• **TASK TO CARRY OUT**
Only one stretch of the data below is wanted: the lines from the one with "Hold buffer count" through the one with "Post-Syn Area per", repeated exactly.

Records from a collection
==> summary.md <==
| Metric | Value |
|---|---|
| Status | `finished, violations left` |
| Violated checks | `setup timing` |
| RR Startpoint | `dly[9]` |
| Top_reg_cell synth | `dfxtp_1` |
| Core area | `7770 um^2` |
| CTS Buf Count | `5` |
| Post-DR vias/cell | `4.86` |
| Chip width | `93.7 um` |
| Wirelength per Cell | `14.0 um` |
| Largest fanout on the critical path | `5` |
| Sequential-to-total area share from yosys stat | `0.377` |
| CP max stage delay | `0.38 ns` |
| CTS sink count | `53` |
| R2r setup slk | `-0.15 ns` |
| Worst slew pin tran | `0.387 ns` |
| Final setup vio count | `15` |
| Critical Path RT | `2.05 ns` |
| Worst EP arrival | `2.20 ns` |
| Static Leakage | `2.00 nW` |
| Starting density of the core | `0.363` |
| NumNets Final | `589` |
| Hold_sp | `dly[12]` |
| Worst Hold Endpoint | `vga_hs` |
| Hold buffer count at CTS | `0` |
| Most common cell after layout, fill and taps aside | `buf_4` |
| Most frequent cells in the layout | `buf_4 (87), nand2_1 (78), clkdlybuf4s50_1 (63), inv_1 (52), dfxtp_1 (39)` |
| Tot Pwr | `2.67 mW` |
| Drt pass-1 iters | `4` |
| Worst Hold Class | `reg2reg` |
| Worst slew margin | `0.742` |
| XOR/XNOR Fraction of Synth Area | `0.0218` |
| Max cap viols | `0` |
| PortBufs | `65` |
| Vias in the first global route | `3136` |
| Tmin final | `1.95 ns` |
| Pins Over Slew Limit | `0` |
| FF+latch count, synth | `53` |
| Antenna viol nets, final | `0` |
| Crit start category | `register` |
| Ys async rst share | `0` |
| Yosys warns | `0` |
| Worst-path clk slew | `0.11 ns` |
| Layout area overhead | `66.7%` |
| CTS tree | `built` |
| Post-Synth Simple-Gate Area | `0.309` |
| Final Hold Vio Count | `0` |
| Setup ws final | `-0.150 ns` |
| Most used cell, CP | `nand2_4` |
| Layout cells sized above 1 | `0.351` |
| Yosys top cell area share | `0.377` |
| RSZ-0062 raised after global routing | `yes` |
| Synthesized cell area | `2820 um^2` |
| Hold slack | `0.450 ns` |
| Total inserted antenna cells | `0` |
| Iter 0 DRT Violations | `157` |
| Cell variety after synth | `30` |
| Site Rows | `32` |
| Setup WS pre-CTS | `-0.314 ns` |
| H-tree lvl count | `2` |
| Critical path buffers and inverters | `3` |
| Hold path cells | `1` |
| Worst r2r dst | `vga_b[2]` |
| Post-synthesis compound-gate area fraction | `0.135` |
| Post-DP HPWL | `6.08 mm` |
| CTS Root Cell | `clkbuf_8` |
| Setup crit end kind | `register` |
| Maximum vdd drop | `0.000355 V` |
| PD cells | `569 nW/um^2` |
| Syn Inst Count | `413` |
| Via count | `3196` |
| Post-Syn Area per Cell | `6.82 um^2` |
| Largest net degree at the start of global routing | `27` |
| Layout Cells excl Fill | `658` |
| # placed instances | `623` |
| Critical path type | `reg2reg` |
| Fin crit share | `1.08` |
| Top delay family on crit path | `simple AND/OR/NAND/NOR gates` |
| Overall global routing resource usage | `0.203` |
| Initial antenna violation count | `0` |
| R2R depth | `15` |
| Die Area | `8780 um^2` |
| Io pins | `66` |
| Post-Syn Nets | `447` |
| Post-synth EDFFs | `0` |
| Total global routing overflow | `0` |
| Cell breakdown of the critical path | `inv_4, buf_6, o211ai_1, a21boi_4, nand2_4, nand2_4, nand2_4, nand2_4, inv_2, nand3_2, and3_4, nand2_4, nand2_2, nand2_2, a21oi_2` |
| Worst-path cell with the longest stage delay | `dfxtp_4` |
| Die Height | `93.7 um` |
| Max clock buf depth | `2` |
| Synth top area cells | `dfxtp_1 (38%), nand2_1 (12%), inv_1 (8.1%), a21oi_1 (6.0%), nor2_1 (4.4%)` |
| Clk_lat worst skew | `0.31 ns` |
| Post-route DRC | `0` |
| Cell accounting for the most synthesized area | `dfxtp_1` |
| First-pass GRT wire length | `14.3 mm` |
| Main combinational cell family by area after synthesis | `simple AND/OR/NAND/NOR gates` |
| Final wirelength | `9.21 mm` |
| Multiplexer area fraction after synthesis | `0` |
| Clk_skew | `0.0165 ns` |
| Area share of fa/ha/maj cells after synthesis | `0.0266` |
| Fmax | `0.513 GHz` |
--- config.mk ---
export PLATFORM = sky130hd
export DESIGN_NAME = seq_det_session_ctrl
export DESIGN_NICKNAME = d
export VERILOG_FILES = /design/src/rtl/seq_det_session_ctrl.sv
export SDC_FILE = /design/constraint.sdc
export NUM_CORES = 1
export LEC_CHECK = 0
export ABC_AREA = 1
export CAP_MARGIN = 20
export CELL_PAD_IN_SITES_DETAIL_PLACEMENT = 1
export CELL_PAD_IN_SITES_GLOBAL_PLACEMENT = 1
export CORE_MARGIN = 2
export CORE_UTILIZATION = 45
export CTS_CLUSTER_SIZE = 24
export DETAILED_ROUTE_END_ITERATION = 10
export DONT_BUFFER_PORTS = 1
export GPL_ROUTABILITY_DRIVEN = 0
export PLACE_DENSITY_LB_ADDON = 0.1
export SYNTH_ARGS = -nofsm -noshare
export SYNTH_HDL_FRONTEND = slang
export SYNTH_SLANG_ARGS = --single-unit
--- constraint.sdc ---
create_clock -name clk -period 1.93 [get_ports clk]
set_input_delay 0.0965 -clock clk [delete_from_list [all_inputs] [get_ports clk]]
set_output_delay 0.0965 -clock clk [all_outputs]
set_load 0.005 [all_outputs]
--- src/rtl/seq_det_session_ctrl.sv ---
// Session controller wrapping a serial "101" Mealy detector with hit counting.
// Latency: a completing bit sampled at edge E shows hit/match_cnt/done in the cycle after E.
// Backpressure: none; start is ignored while busy, abort cancels an active session.
module seq_det_session_ctrl #(
    parameter int CNT_W = 4,
    parameter int WIN_W = 8
) (
    input  logic             clk,
    input  logic             arstn,
    input  logic             start,
    input  logic             abort,
    input  logic             mode_ovl,
    input  logic [CNT_W-1:0] target,
    input  logic [WIN_W-1:0] window,
    input  logic             data,
    output logic             busy,
    output logic             hit,
    output logic             done,
    output logic             timeout,
    output logic [CNT_W-1:0] match_cnt,
    output logic [WIN_W-1:0] last_pos
);

    typedef enum logic {
        IDLE  = 1'b0,
        ARMED = 1'b1
    } ctrl_t;

    typedef enum logic [1:0] {
        S0  = 2'd0,
        S1  = 2'd1,
        S10 = 2'd2
    } det_t;

    ctrl_t            r_state;
    det_t             r_det;
    logic             r_ovl;
    logic [CNT_W-1:0] r_target;
    logic [WIN_W-1:0] r_window;
    logic [WIN_W-1:0] r_idx;
    logic             r_busy;
    logic             r_hit;
    logic             r_done;
    logic             r_timeout;
    logic [CNT_W-1:0] r_match_cnt;
    logic [WIN_W-1:0] r_last_pos;

    det_t             w_det_nxt;
    logic             w_hit;
    logic [CNT_W-1:0] w_cnt_inc;
    logic [WIN_W-1:0] w_win_m1;
    logic             w_last_sample;
    logic             w_reach;

    assign w_cnt_inc     = r_match_cnt + {{(CNT_W-1){1'b0}}, 1'b1};
    assign w_win_m1      = r_window - {{(WIN_W-1){1'b0}}, 1'b1};
    assign w_last_sample = (r_window != '0) && (r_idx == w_win_m1);
    assign w_reach       = w_hit && (w_cnt_inc == r_target);

    // Detector next state and hit decode for the bit on the data pin this cycle
    always_comb begin
        w_det_nxt = r_det;
        w_hit     = 1'b0;
        case (r_det)
            S0:  w_det_nxt = data ? S1 : S0;
            S1:  w_det_nxt = data ? S1 : S10;
            S10: begin
                if (data) begin
                    w_hit     = 1'b1;
                    // Overlap keeps the trailing "1" as the start of the next match
                    w_det_nxt = r_ovl ? S1 : S0;
                end else begin
                    w_det_nxt = S0;
                end
            end
            default: w_det_nxt = S0;
        endcase
    end

    // Session sequencing, counters and registered status pulses
    always_ff @(posedge clk or negedge arstn) begin
        if (!arstn) begin
            r_state     <= IDLE;
            r_det       <= S0;
            r_ovl       <= 1'b0;
            r_target    <= '0;
            r_window    <= '0;
            r_idx       <= '0;
            r_busy      <= 1'b0;
            r_hit       <= 1'b0;
            r_done      <= 1'b0;
            r_timeout   <= 1'b0;
            r_match_cnt <= '0;
            r_last_pos  <= '0;
        end else begin
            r_hit     <= 1'b0;
            r_done    <= 1'b0;
            r_timeout <= 1'b0;
            case (r_state)
                IDLE: begin
                    if (start) begin
                        r_ovl       <= mode_ovl;
                        r_target    <= target;
                        r_window    <= window;
                        r_match_cnt <= '0;
                        r_last_pos  <= '0;
                        r_idx       <= '0;
                        r_det       <= S0;
                        if (target == '0) begin
                            // Nothing to count: complete immediately without arming
                            r_done <= 1'b1;
                        end else begin
                            r_state <= ARMED;
                            r_busy  <= 1'b1;
                        end
                    end
                end
                ARMED: begin
                    if (abort) begin
                        // Cancel drops this edge's sample; counters keep their values
                        r_state <= IDLE;
                        r_busy  <= 1'b0;
                    end else begin
                        r_det <= w_det_nxt;
                        r_idx <= r_idx + {{(WIN_W-1){1'b0}}, 1'b1};
                        if (w_hit) begin
                            r_hit       <= 1'b1;
                            r_match_cnt <= w_cnt_inc;
                            r_last_pos  <= r_idx;
                        end
                        // Reaching the target takes precedence over an exhausted window
                        if (w_reach) begin
                            r_done  <= 1'b1;
                            r_state <= IDLE;
                            r_busy  <= 1'b0;
                        end else if (w_last_sample) begin
                            r_timeout <= 1'b1;
                            r_state   <= IDLE;
                            r_busy    <= 1'b0;
                        end
                    end
                end
                default: begin
                    r_state <= IDLE;
                    r_busy  <= 1'b0;
                end
            endcase
        end
    end

    assign busy      = r_busy;
    assign hit       = r_hit;
    assign done      = r_done;
    assign timeout   = r_timeout;
    assign match_cnt = r_match_cnt;
    assign last_pos  = r_last_pos;

endmodule

==> run metrics, run 1 <==
sum of negative setup slack=0 ns; worst slew pin tran=0.300 ns; summed area of non-filler cells in the final layout=2440 sq um; number of buffers added by the clock tree synthesis step=5; Setup crit end kind=register; skew final=0.00634 ns; category of the worst setup path launch point=register; total standard cell area after synthesis=2060 sq um; number of hold violations in the final report=0; CTS tree=built; CTS sink cnt=40; Seq/Total Area, Yosys=0.485; Compound-Gate Fraction of Synth Area=0.104; detailed-route DRC error count=0; fraction of registers with async set/reset=1.00; max capacitance violation total=0; Max Clk Rate=585 MHz; wire length of the first global-routing pass=9.01 mm; worst-path fanout max=5; total power density per cell area=989 nW/um^2; Sequential cell area=1000 sq um; combined area of the multi-input logic cells=898 sq um; final-stage net count=315; number of antenna-violating nets in the routed design=0; total placed instance area=2150 sq um; synthesized netlist cell count=267; number of antenna violations at the first check in global routing=0; worst slew margin relative to its limit=0.799; path class of the lowest-slack min-delay path=in -> reg; final-report max-slew violation count=0; total power of the final layout=2.41 mW; initial core utilization=0.470; number of enable flip-flop cells after synthesis=0; Worst Setup Slack, final=0.221 ns; core area=4380 sq um; number of top-level pins=34; total detailed-routing wirelength=5.26 mm; final cycle utilization of the critical path=0.885; Yosys Warn Count=0; time the worst path needs with I/O delays and setup=1.71 ns; Port Buffers=0; number of storage elements in the synthesis netlist=40; Die Footprint=5140 sq um; static leakage=1.25 nW; maximum number of pins on one net before global-route repair=41; ratio of cells with drive above 1 in the final layout=0.116; router iterations before antenna repair=4; Min Hold Slack=0.00206 ns; endpoint required time on the critical path=2.12 ns; Placed Cells incl. Taps=320; net count after synthesis=289; floorplan die height=71.7 um; clock slew seen by the registers of the worst setup and hold paths=0.08 ns; H-tree depth reported by CTS=2; worst setup slack before clock tree synthesis=0.136 ns; Crit path largest cell delay=0.38 ns; Total GRT Usage=0.227; grt total ovfl=0; Fillers=559; drt via density=5.22; combinational family with the most area after synthesis=simple AND/OR/NAND/NOR gates; number of standard-cell rows in the floorplan=24; Critical Path Most Common Cell=sky130_fd_sc_hd__nand2_1; slowest cell on the critical path=sky130_fd_sc_hd__dfrtp_1; width of the die=71.7 um; final setup violating endpoints=0; post-layout utilization of the core=0.556; post-layout instance count excluding filler cells=346; Peak VDD IR=478 uV; Synth Area in Adders=0.0243; cells along the critical path=inv_2, ha_1, nand2_1, inv_1, nor2_1, nand2_1, nor2_2, nand3_1, nor2_1, nand2_1, nand2_2, nand2_1, nand2_1, nand2_1; insertion delay to the later sink of the worst-skew pair=0.29 ns; antenna cells=0; Iter 0 DRT Violations=63; Arr. time, crit path=1.90 ns; detailed placer's ending HPWL=3.74 mm; distinct cell type count of the synthesized netlist=24; share of cell area taken by muxes after synthesis=0; Synth Flop Type=sky130_fd_sc_hd__dfrtp_1; Clock Root Buffer=sky130_fd_sc_hd__clkbuf_8; vias after detailed routing=1806; average footprint of a synthesized cell=7.72 sq um; share of the synthesized netlist area taken by xor and xnor gates=0.0255; post-synthesis share of cell area spent on and, or, nand and nor gates=0.281; routed len/inst=15.2 um; maximum buffer depth of the clock tree=2; relative area change from synthesis to final layout=18.2%; number of global-route vias before repair=1866; critical path class=reg -> reg; outcome=complete, no violations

• **RESPONSE AREA**
| Hold buffer count at CTS | `0` |
| Most common cell after layout, fill and taps aside | `buf_4` |
| Most frequent cells in the layout | `buf_4 (87), nand2_1 (78), clkdlybuf4s50_1 (63), inv_1 (52), dfxtp_1 (39)` |
| Tot Pwr | `2.67 mW` |
| Drt pass-1 iters | `4` |
| Worst Hold Class | `reg2reg` |
| Worst slew margin | `0.742` |
| XOR/XNOR Fraction of Synth Area | `0.0218` |
| Max cap viols | `0` |
| PortBufs | `65` |
| Vias in the first global route | `3136` |
| Tmin final | `1.95 ns` |
| Pins Over Slew Limit | `0` |
| FF+latch count, synth | `53` |
| Antenna viol nets, final | `0` |
| Crit start category | `register` |
| Ys async rst share | `0` |
| Yosys warns | `0` |
| Worst-path clk slew | `0.11 ns` |
| Layout area overhead | `66.7%` |
| CTS tree | `built` |
| Post-Synth Simple-Gate Area | `0.309` |
| Final Hold Vio Count | `0` |
| Setup ws final | `-0.150 ns` |
| Most used cell, CP | `nand2_4` |
| Layout cells sized above 1 | `0.351` |
| Yosys top cell area share | `0.377` |
| RSZ-0062 raised after global routing | `yes` |
| Synthesized cell area | `2820 um^2` |
| Hold slack | `0.450 ns` |
| Total inserted antenna cells | `0` |
| Iter 0 DRT Violations | `157` |
| Cell variety after synth | `30` |
| Site Rows | `32` |
| Setup WS pre-CTS | `-0.314 ns` |
| H-tree lvl count | `2` |
| Critical path buffers and inverters | `3` |
| Hold path cells | `1` |
| Worst r2r dst | `vga_b[2]` |
| Post-synthesis compound-gate area fraction | `0.135` |
| Post-DP HPWL | `6.08 mm` |
| CTS Root Cell | `clkbuf_8` |
| Setup crit end kind | `register` |
| Maximum vdd drop | `0.000355 V` |
| PD cells | `569 nW/um^2` |
| Syn Inst Count | `413` |
| Via count | `3196` |
| Post-Syn Area per Cell | `6.82 um^2` |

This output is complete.